The Food and Drug Administration holds a two-day meeting starting Wednesday to scrutinize the safety of metal-on-metal hip implants, following years of patient reports of pain and swelling that sometimes requires the devices' removal. It is a challenging but familiar predicament for the FDA: reviewing the safety of a device that was expected to be superior, but which may actually be more dangerous than what came before.
For decades, nearly all orthopedic implants were made from plastic or ceramic. But in the past 10 years, some surgeons began to favor implants made with metal stems and sockets. Laboratory tests suggested that they would be more resistant to wear and reduce chances of dislocation.
But recent data gathered by United Kingdom surgeons appears to show just the opposite. In March, British experts at the world's largest artificial joint registry told doctors to stop using metal-on-metal hip replacements, citing an analysis showing that they have to be replaced more often than other implants.
Hip replacements are supposed to last 10 to 15 years, but more than 6 percent of patients with metal hips needed replacement after fewer than five years. That compared with just 2 percent of people who had ceramic or plastic joints. Both types of devices are prescribed for people suffering hip pain and limited movement due to arthritis or injury.
British regulators now recommend that those with implants get yearly blood tests to make sure no dangerous metals are seeping into their bodies as components rub against each other.
The FDA has not made any recommendations of its own for the estimated 500,000 U.S. patients with the devices. FDA scientists say they want to consider all available data before making their recommendations -- not just the U.K. data.

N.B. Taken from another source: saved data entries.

===== config.mk =====
export PLATFORM = sky130hd
export DESIGN_NAME = addsub_issuer
export DESIGN_NICKNAME = d
export VERILOG_FILES = /design/src/rtl/addsub_pkg.sv /design/src/rtl/addsub_watchdog.sv /design/src/rtl/addsub_issuer.sv
export SDC_FILE = /design/constraint.sdc
export NUM_CORES = 1
export LEC_CHECK = 0
export BUFFER_PORTS_ARGS = -buffer_cell sky130_fd_sc_hd__buf_2
export CAP_MARGIN = 0
export CELL_PAD_IN_SITES_DETAIL_PLACEMENT = 0
export CELL_PAD_IN_SITES_GLOBAL_PLACEMENT = 1
export CORE_ASPECT_RATIO = 0.7
export CORE_UTILIZATION = 36
export DETAILED_ROUTE_END_ITERATION = 10
export MAX_ROUTING_LAYER = met4
export PLACE_DENSITY_LB_ADDON = 0.12
export SYNTH_ARGS = -nofsm -noshare
export SYNTH_HDL_FRONTEND = slang
export SYNTH_SLANG_ARGS = --single-unit

===== constraint.sdc =====
create_clock -name clock -period 4.75 [get_ports clock]
set_input_delay 0.2375 -clock clock [delete_from_list [all_inputs] [get_ports clock]]
set_output_delay 0.2375 -clock clock [all_outputs]
set_load 0.005 [all_outputs]

===== src/rtl/addsub_pkg.sv =====
// addsub_pkg: shared types for the add/sub engine issuer.
// Holds the FSM state enum, data width and the request bundle.
package addsub_pkg;

  localparam int DATA_W = 8;

  typedef enum logic [1:0] {
    IDLE,
    START,
    WAIT,
    RESP
  } state_t;

  typedef struct packed {
    logic              mode;
    logic [DATA_W-1:0] a;
    logic [DATA_W-1:0] b;
    logic [DATA_W-1:0] c;
    logic [DATA_W-1:0] d;
  } req_t;

  function automatic req_t pack_req(
    input logic              m,
    input logic [DATA_W-1:0] a,
    input logic [DATA_W-1:0] b,
    input logic [DATA_W-1:0] c,
    input logic [DATA_W-1:0] d
  );
    req_t r;
    r.mode = m;
    r.a    = a;
    r.b    = b;
    r.c    = c;
    r.d    = d;
    return r;
  endfunction

endpackage


===== src/rtl/addsub_watchdog.sv =====
// addsub_watchdog: loadable down-counter, o_expire while enabled at zero.
// Ports: i_clock, i_reset (sync, high), i_load/i_load_val, i_en, o_expire.
module addsub_watchdog
  import addsub_pkg::*;
#(
  parameter int CNT_W = 8
) (
  input  logic             i_clock,
  input  logic             i_reset,
  input  logic             i_load,
  input  logic [CNT_W-1:0] i_load_val,
  input  logic             i_en,
  output logic             o_expire
);

  logic [CNT_W-1:0] r_cnt;

  always_ff @(posedge i_clock) begin
    if (i_reset) begin
      r_cnt <= '0;
    end else if (i_load) begin
      r_cnt <= i_load_val;
    end else if (i_en && (r_cnt != '0)) begin
      r_cnt <= r_cnt - 1'b1;
    end
  end

  assign o_expire = i_en && (r_cnt == '0);

endmodule


===== src/rtl/addsub_issuer.sv =====
// addsub_issuer: one-at-a-time start/done initiator for the add/sub engine.
// Ports: clock, reset (sync, high); req_valid/ready + req_mode/a..d in;
//   op_start/mode/a..d out, op_res/op_done in; rsp_valid/ready, rsp_res,
//   rsp_err out; txn_count = completed handshakes (wraps).
// Macro ADDSUB_TIMEOUT_EN: adds a WAIT watchdog (TIMEOUT_CYCLES), else
//   rsp_err is tied 0 and WAIT lasts until op_done.
module addsub_issuer
  import addsub_pkg::*;
#(
  parameter int START_CYCLES   = 2,
  parameter int TIMEOUT_CYCLES = 64
) (
  input  logic              clock,
  input  logic              reset,
  input  logic              req_valid,
  output logic              req_ready,
  input  logic              req_mode,
  input  logic [DATA_W-1:0] req_a,
  input  logic [DATA_W-1:0] req_b,
  input  logic [DATA_W-1:0] req_c,
  input  logic [DATA_W-1:0] req_d,
  output logic              op_start,
  output logic              op_mode,
  output logic [DATA_W-1:0] op_a,
  output logic [DATA_W-1:0] op_b,
  output logic [DATA_W-1:0] op_c,
  output logic [DATA_W-1:0] op_d,
  input  logic [DATA_W-1:0] op_res,
  input  logic              op_done,
  output logic              rsp_valid,
  input  logic              rsp_ready,
  output logic [DATA_W-1:0] rsp_res,
  output logic              rsp_err,
  output logic [7:0]        txn_count
);

  localparam logic [3:0] START_LAST = 4'(START_CYCLES - 1);

  state_t            r_state;
  logic [3:0]        r_scnt;
  req_t              r_req;
  logic              r_start;
  logic              r_req_ready;
  logic              r_rsp_valid;
  logic [DATA_W-1:0] r_rsp_res;
  logic [7:0]        r_txn;
  logic              w_start_last;

  assign w_start_last = (r_scnt == START_LAST);

`ifdef ADDSUB_TIMEOUT_EN
  localparam int WD_W = $clog2(TIMEOUT_CYCLES + 1);

  logic r_rsp_err;
  logic w_wd_load;
  logic w_wd_expire;

  // Loaded on the START->WAIT edge so the first WAIT cycle counts.
  assign w_wd_load = (r_state == START) && w_start_last;

  addsub_watchdog #(
    .CNT_W(WD_W)
  ) u_wd (
    .i_clock   (clock),
    .i_reset   (reset),
    .i_load    (w_wd_load),
    .i_load_val(WD_W'(TIMEOUT_CYCLES - 1)),
    .i_en      (r_state == WAIT),
    .o_expire  (w_wd_expire)
  );

  assign rsp_err = r_rsp_err;
`else
  logic w_unused_timeout;

  assign w_unused_timeout = (TIMEOUT_CYCLES != 0);
  assign rsp_err          = 1'b0;
`endif

  always_ff @(posedge clock) begin
    if (reset) begin
      r_state     <= IDLE;
      r_scnt      <= '0;
      r_req       <= '0;
      r_start     <= 1'b0;
      r_req_ready <= 1'b1;
      r_rsp_valid <= 1'b0;
      r_rsp_res   <= '0;
      r_txn       <= '0;
`ifdef ADDSUB_TIMEOUT_EN
      r_rsp_err   <= 1'b0;
`endif
    end else begin
      unique case (r_state)
        IDLE: begin
          if (req_valid && r_req_ready) begin
            r_req       <= pack_req(req_mode, req_a, req_b,
                                    req_c, req_d);
            r_state     <= START;
            r_scnt      <= '0;
            r_start     <= 1'b1;
            r_req_ready <= 1'b0;
          end
        end
        START: begin
          // op_done is deliberately not looked at here.
          if (w_start_last) begin
            r_state <= WAIT;
            r_start <= 1'b0;
          end else begin
            r_scnt <= r_scnt + 1'b1;
          end
        end
        WAIT: begin
          if (op_done) begin
            r_state     <= RESP;
            r_rsp_valid <= 1'b1;
            r_rsp_res   <= op_res;
`ifdef ADDSUB_TIMEOUT_EN
            r_rsp_err   <= 1'b0;
`endif
          end
`ifdef ADDSUB_TIMEOUT_EN
          else if (w_wd_expire) begin
            r_state     <= RESP;
            r_rsp_valid <= 1'b1;
            r_rsp_res   <= '0;
            r_rsp_err   <= 1'b1;
          end
`endif
        end
        RESP: begin
          if (rsp_ready) begin
            r_state     <= IDLE;
            r_rsp_valid <= 1'b0;
            r_req_ready <= 1'b1;
            r_txn       <= r_txn + 1'b1;
          end
        end
        default: begin
          r_state <= IDLE;
        end
      endcase
    end
  end

  assign req_ready = r_req_ready;
  assign op_start  = r_start;
  assign op_mode   = r_req.mode;
  assign op_a      = r_req.a;
  assign op_b      = r_req.b;
  assign op_c      = r_req.c;
  assign op_d      = r_req.d;
  assign rsp_valid = r_rsp_valid;
  assign rsp_res   = r_rsp_res;
  assign txn_count = r_txn;

endmodule


==> results.py <==
metrics = {
    "timing": {
        "period_share": 0.385,
        "drv_slew": 0,
        "rsz0062_at_grt": "false",
        "period_minus_slack_ps": 1830,
        "finalClockSkew_ps": 4.94,
        "slew-limit-headroom": 0.245,
        "fmax_ghz": 0.547,
        "hold_slack_ps": 135,
        "report.final.setup_viol": 0,
        "hold_viol_final": 0,
        "worst_pin_slew_ps": 1130,
        "fin_tns_setup_ps": 0,
    },
    "die": {
        "rows": 24,
        "core_area_mm2": 0.00628,
        "start_util": 0.375,
        "fp.dieArea_mm2": 0.00687,
        "die_w_um": 98.6,
        "io_pins": 99,
        "die_y_um": 69.6,
    },
    "clock_tree": {
        "cts-resized-gates": 0,
        "cts-htree-levels": 3,
        "cts_inserted_buffers": 9,
        "holdBufCountCts": 0,
        "numClockSinks": 58,
        "clock-root-buffer": "clkbuf_8",
        "postCtsSetupRepairBufs": 0,
        "insertion_delay_ps": 330,
        "clk_path_buf_depth": 2,
        "clkTransAtPathRegs_ps": 70,
        "cts_tree": "yes",
    },
    "global_routing": {
        "grt_use_met2": 0.255,
        "grt-ovfl-total": 0,
        "gr-usage-all-layers": 0.181,
        "use_met1": 0.233,
        "grt-busiest-layer": "met2",
        "grt_pass1_wl_um": 9400,
        "use_met3": 0.0726,
        "grt_pass1_vias": 1954,
        "grt_max_degree": 64,
        "antenna_found_initial": 0,
    },
    "synthesis": {
        "netlist_area_mm2": 0.00235,
        "yosys.area.top_type": "dfxtp_1",
        "synthCells": 288,
        "yosys-top-cells-area": "dfxtp_1 (49%), nand2_1 (13%), a21oi_1 (11%), ha_1 (3.7%), nand3_1 (3.0%)",
        "synth_seq_cells": 58,
        "synth_cell_types": 34,
        "ys_seq_area_frac": 0.494,
        "syn_avg_cell_area_um2": 8.17,
        "synth_top_area_frac": 0.494,
        "syn_nets": 341,
        "yosys_warnings": 0,
    },
    "critical_path": {
        "crit_required_ps": 4980,
        "reg2reg_depth": 6,
        "start_kind": "register",
        "critPathCaptureType": "register",
        "r2r_slack_ps": 2920,
        "timing.rr.end": "r_scnt[1]$_SDFFE_PP0P_",
        "cp.arrival_ps": 2060,
        "path_class": "reg -> reg",
        "r2r-start": "r_state[0]$_SDFFE_PP0P_",
        "cp_max_fo": 36,
    },
    "worst_hold_path": {
        "hold_class": "in -> reg",
        "min_delay_worst_endpoint": "op_c[5]$_SDFFE_PP0P_",
        "hp-start": "req_c[5]",
        "holdPathStages": 3,
    },
    "run_status": {
        "outcome": "completed",
    },
    "finish": {
        "fillerInstances": 634,
        "final_nets": 432,
        "diodes": 0,
        "utilization": 0.490,
        "drive_gt1_frac": 0.313,
        "syn_to_final_growth_pct": 30.6,
        "layout_commonest_cell": "buf_2",
        "final_cell_mix": "buf_2 (97), nand2_1 (81), dfxtp_1 (58), a21oi_1 (53), nand3_1 (14)",
    },
    "pwr": {
        "peakVddDrop_v": 0.000194,
        "p_leak_nw": 1.35,
        "power_mw": 1.42,
        "powerDensity_mw_per_mm2": 464,
    },
    "place": {
        "place.gp.congestion": 0.766,
        "dp_hpwl_um": 3900,
        "io_buffers": 97,
    },
    "detailed_routing": {
        "viasPerCell": 4.75,
        "wl_per_cell_um": 12.6,
        "drt_wl_total_um": 5820,
        "drt_iter0_markers": 81,
        "drcViolationCount": 0,
        "drt_first_pass_iters": 4,
        "vias": 2194,
        "postRouteAntennaNets": 0,
    },
    "run": {
        "max_cap_viol_count": 0,
    },
}
==> sequential cells by signal (all words and copies together), names as in the netlist <==
register,count
r_scnt,4
op_start,1
txn_count,8
op_mode,1
rsp_res,8
r_state,2
req_ready,1
op_d,8
op_a,8
op_b,8
op_c,8
rsp_valid,1
==> cell usage after synthesis, drive strengths merged <==
library cell  number
a21boi             1
xor2               2
nand4              2
or4                2
mux2i              3
or3b               1
ha                 7
nand3             14
a22oi              1
or2                2
and3               1
conb               1
a2bb2oi            1
o31ai              3
clkbuf            11
o22ai              1
o21ai              5
nand2             81
or3                4
o2111ai            1
buf                8
dfxtp             58
o211ai             1
nor2               2
nor2b              3
a2111oi            1
nand2b             6
inv                8
a21oi             53
o21bai             2
o32ai              2
==> routing by layer <==
metal | part of all wire | wire length, µm
met5 | 0 | 0
met4 | 0.0077 | 45
met3 | 0.077 | 446
met2 | 0.43 | 2500
met1 | 0.49 | 2830
==> cell families after synthesis <==
group	Yosys count	share of synthesized area
fa+ha+maj	7	0.0372
compound gates	72	0.178
mux	3	0.0128
other cells	1	0.00159
simple gates	118	0.222
flops	58	0.494
buf+inv	27	0.0473
xor+xnor	2	0.00745
==> per-stage QoR <==
stage	area [µm²]	worst slack, ps	instances
2_1_floorplan	2350	3170	288
3_3_place_gp	2870	2990	446
6_report	3070	2920	462
4_1_cts	3070	2930	462
3_5_place_dp	2870	2940	446
5_1_grt	3070	2730	462
==> report_power, final <==
group / internal, mW / switching [mW]
sequential: 0.553 / 0.0391
clock: 0.256 / 0.200
combinational: 0.160 / 0.218
==> worst max-delay path by stage <==
stage | from | to | slack, ps
after floorplan | r_scnt[0]$_SDFFE_PP0P_ | r_state[0]$_SDFFE_PP0P_ | 3170
after global placement | r_state[0]$_SDFFE_PP0P_ | r_scnt[3]$_SDFFE_PP0P_ | 2990
after detailed placement | r_state[0]$_SDFFE_PP0P_ | r_scnt[1]$_SDFFE_PP0P_ | 2940
after CTS | r_state[0]$_SDFFE_PP0P_ | r_scnt[1]$_SDFFE_PP0P_ | 2930
after global routing | r_state[0]$_SDFFE_PP0P_ | r_scnt[1]$_SDFFE_PP0P_ | 2730
final | r_state[0]$_SDFFE_PP0P_ | r_scnt[1]$_SDFFE_PP0P_ | 2920
==> area by class of cell <==
cell class,instances,area [µm²],share of cell area
clock buffer,10,138,0.0448
clock inverter,6,66.3,0.0216
tap,78,97.6,0.0318
timing repair buffer,99,500,0.163
multi-input combinational,203,1080,0.351
inverter,8,30.0,0.00977
sequential,58,1160,0.378
==> worst max-delay path, stage by stage, from the launching register on <==
cell      delay (ps)
dfxtp_1          340
inv_1             90
ha_1             300
and3_1           200
buf_4            340
o211ai_1         200
o32ai_1          260
(Power assumes the default switching activity.)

"Why look at a single registry when there's data from around the world?" William Maisel, the FDA's chief scientist for medical devices, said in an interview. "This is an opportunity for us to look at all the available information, so that we can have a thoughtful conversation about what clinical recommendations can be made."
Dr. Maisel said the FDA is working to combine data from foreign nations and the United States to determine which groups of patients and implants are most problematic. On Wednesday and Thursday, the FDA will ask an expert panel to recommend best practices for monitoring patients with the devices. Panelists will consider blood tests, medical imaging and laboratory tests.
But some U.S. orthopedic specialists say they have already reached their own conclusions about metal hips. "In my personal opinion, there is very little room, if any, for metal-on-metal implants, because the alternatives we have on the market are likely safer and as effective," said public health professor Art Sedrakyan of Weill Cornell Medical College in New York.
The FDA's deliberative approach to tackling the hip implant issue is in some ways a necessity. Unlike other countries, the United States has no national registry to track the implants' performance over time.
The FDA received 16,800 negative event reports involving metal hips between 2000 and 2011, but regulators stress that number is not very useful. Many doctors do not report problems to the FDA, and the volume of reports is influenced by news reports on safety issues.
A registry set up by Minnesota's HealthEast Care System recorded four times as many replacement surgeries for patients with metal-on-metal hips as those with other implant types. But a similar registry set up by health care provider Kaiser Permanente found no difference between the two groups.
With little definitive data on U.S. hip implants, the agency has asked manufacturers such as Johnson & Johnson, Zimmer Holdings Inc. and Biomet Inc. to conduct long-term, follow-up studies of more than 100 metal-on-metal hips on the U.S. market.
But Dr. Sedrakyan and others say it could be a decade or more before that information is available.
First Published June 26, 2012 12:00 am